The concept of labour supply revolves around the willingness and ability of individuals to work at various real wage levels. In our exercise, the labour supply equation is given by \( L = 10 + W \), where \( L \) represents the quantity of labor supplied and \( W \) stands for the real wage. This relationship indicates that as the real wage \( W \) increases, the labour supply \( L \) also increases. Why does this happen? It's quite simple—higher wages attract more workers because the opportunity cost of not working becomes greater. People are more likely to offer their labor when they are compensated better. Hence, the labour supply curve typically slopes upwards, reflecting the direct relationship between wages and labour supply. When we consider taxes, this concept can change slightly. If there is a tax on wages, the effective wage decreases, potentially reducing the overall labour supply, as individuals may not find work as attractive compared to their leisure time. This interplay is crucial when analyzing how policies can affect workforce participation.

Labour Demand

Labour demand refers to how many workers employers are willing to hire at various real wage levels. In the exercise, labour demand is expressed as \( D = 50 - dW \), with \( D \) being the labor demanded and \( d \) as a positive constant. This relationship exhibits that as wages rise, the demand for labour decreases. This inverse relationship is because higher wages increase the cost of hiring for employers. Companies will demand less labor if wages rise because it becomes more expensive to employ the same number of workers, leading them to either hire fewer employees or to automate tasks. This forms a downward-sloping labor demand curve. Additionally, when income tax is introduced, it can further impact labor demand. If taxes cause the net wages to fall, this might reduce the overhead for companies, altering how much labor they wish to employ, depending on the economic elasticity of the labor market.
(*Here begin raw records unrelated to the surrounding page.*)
[src/rtl/rbpd_pkg.sv]
// ----------------------------------------------------------------------------
// rbpd_pkg
// Shared constants, types and pointer helpers for the ring buffer deframer.
// ----------------------------------------------------------------------------
`default_nettype none

package rbpd_pkg;

    localparam int STORE_DEPTH    = 64;
    localparam int PTR_W          = $clog2(STORE_DEPTH);
    localparam int CNT_W          = PTR_W + 1;
    localparam int BYTE_W         = 8;
    // frame length plus overhead needs one bit more than a byte
    localparam int TOT_W          = BYTE_W + 1;

    localparam int FRAME_OVERHEAD = 7;
    localparam int HEADER_BYTES   = 2;
    localparam int ID_OFFSET      = 2;
    localparam int REMAIN_OFFSET  = 3;
    localparam int CMD_OFFSET     = 4;
    localparam int LEN_OFFSET     = 5;
    localparam int DATA_OFFSET    = 6;

    localparam int MAX_RESULTS    = 63;
    localparam int RES_W          = $clog2(MAX_RESULTS + 1);

    localparam int CFG_IDX_W      = 2;

    localparam logic [CFG_IDX_W-1:0] CFG_HEADER_FIRST  = CFG_IDX_W'(0);
    localparam logic [CFG_IDX_W-1:0] CFG_HEADER_SECOND = CFG_IDX_W'(1);

    localparam logic [BYTE_W-1:0] HEADER_FIRST_RESET  = 8'h55;
    localparam logic [BYTE_W-1:0] HEADER_SECOND_RESET = 8'hAA;

    localparam logic CMD_WRITE = 1'b0;
    localparam logic CMD_CLEAR = 1'b1;

    typedef enum logic [3:0] {
        ST_IDLE,
        ST_HUNT,
        ST_H0,
        ST_H1,
        ST_LEN,
        ST_SUM,
        ST_CHK,
        ST_EMPTY,
        ST_EMIT,
        ST_DONE
    } rbpd_state_t;

    // (p + off) modulo the store depth, off below the depth
    function automatic logic [PTR_W-1:0] ptr_add(input logic [PTR_W-1:0] p,
                                                 input logic [PTR_W-1:0] off);
        logic [CNT_W-1:0] sum;
        sum = {1'b0, p} + {1'b0, off};
        if (sum >= CNT_W'(STORE_DEPTH))
            sum = sum - CNT_W'(STORE_DEPTH);
        return sum[PTR_W-1:0];
    endfunction

    function automatic logic [CNT_W-1:0] unread(input logic [PTR_W-1:0] wp,
                                                input logic [PTR_W-1:0] rp);
        logic [CNT_W-1:0] n;
        if (wp >= rp)
            n = {1'b0, wp} - {1'b0, rp};
        else
            n = {1'b0, wp} + CNT_W'(STORE_DEPTH) - {1'b0, rp};
        return n;
    endfunction

endpackage

`default_nettype wire

[src/rtl/rbpd_intf.sv]
// ----------------------------------------------------------------------------
// rbpd channel interfaces
// Valid/ready channels for received items, results and register writes.
// ----------------------------------------------------------------------------
`default_nettype none

interface rbpd_rx_if import rbpd_pkg::*; ();
    logic              valid;
    logic              ready;
    logic              command;
    logic [BYTE_W-1:0] rx_byte;

    modport source (output valid, output command, output rx_byte, input ready);
    modport sink   (input valid, input command, input rx_byte, output ready);
endinterface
Understanding this mechanism helps in grasping how changes in wage-related policies might affect unemployment rates.

Equilibrium Unemployment

Equilibrium unemployment arises when the quantity of labor supplied equals the quantity of labor demanded, but some workers still remain unemployed. This scenario occurs due to various reasons such as job friction or mismatches in skills. From our solution steps, equilibrium unemployment \( U_e \) is calculated as the difference between the labour supply and job acceptances: \[ U_e = \left(10 + \frac{50}{b+d}\right) - \frac{50b}{b+d} = 10 + \frac{50(1-b)}{b+d} \]In this equation, it becomes clear that even with equilibrium wages and employment, there might still be people who are willing to work but remain unemployed for reasons not related to wage rates. When a tax is imposed, the effective or net wage decreases, impacting both labor supply and demand. As a result, equilibrium unemployment might increase because the effective diminishing of wages discourages labour supply while possibly altering labor demand. Recognizing this dynamic is essential for understanding how policy changes can affect real-world labor market outcomes and overall societal employment levels.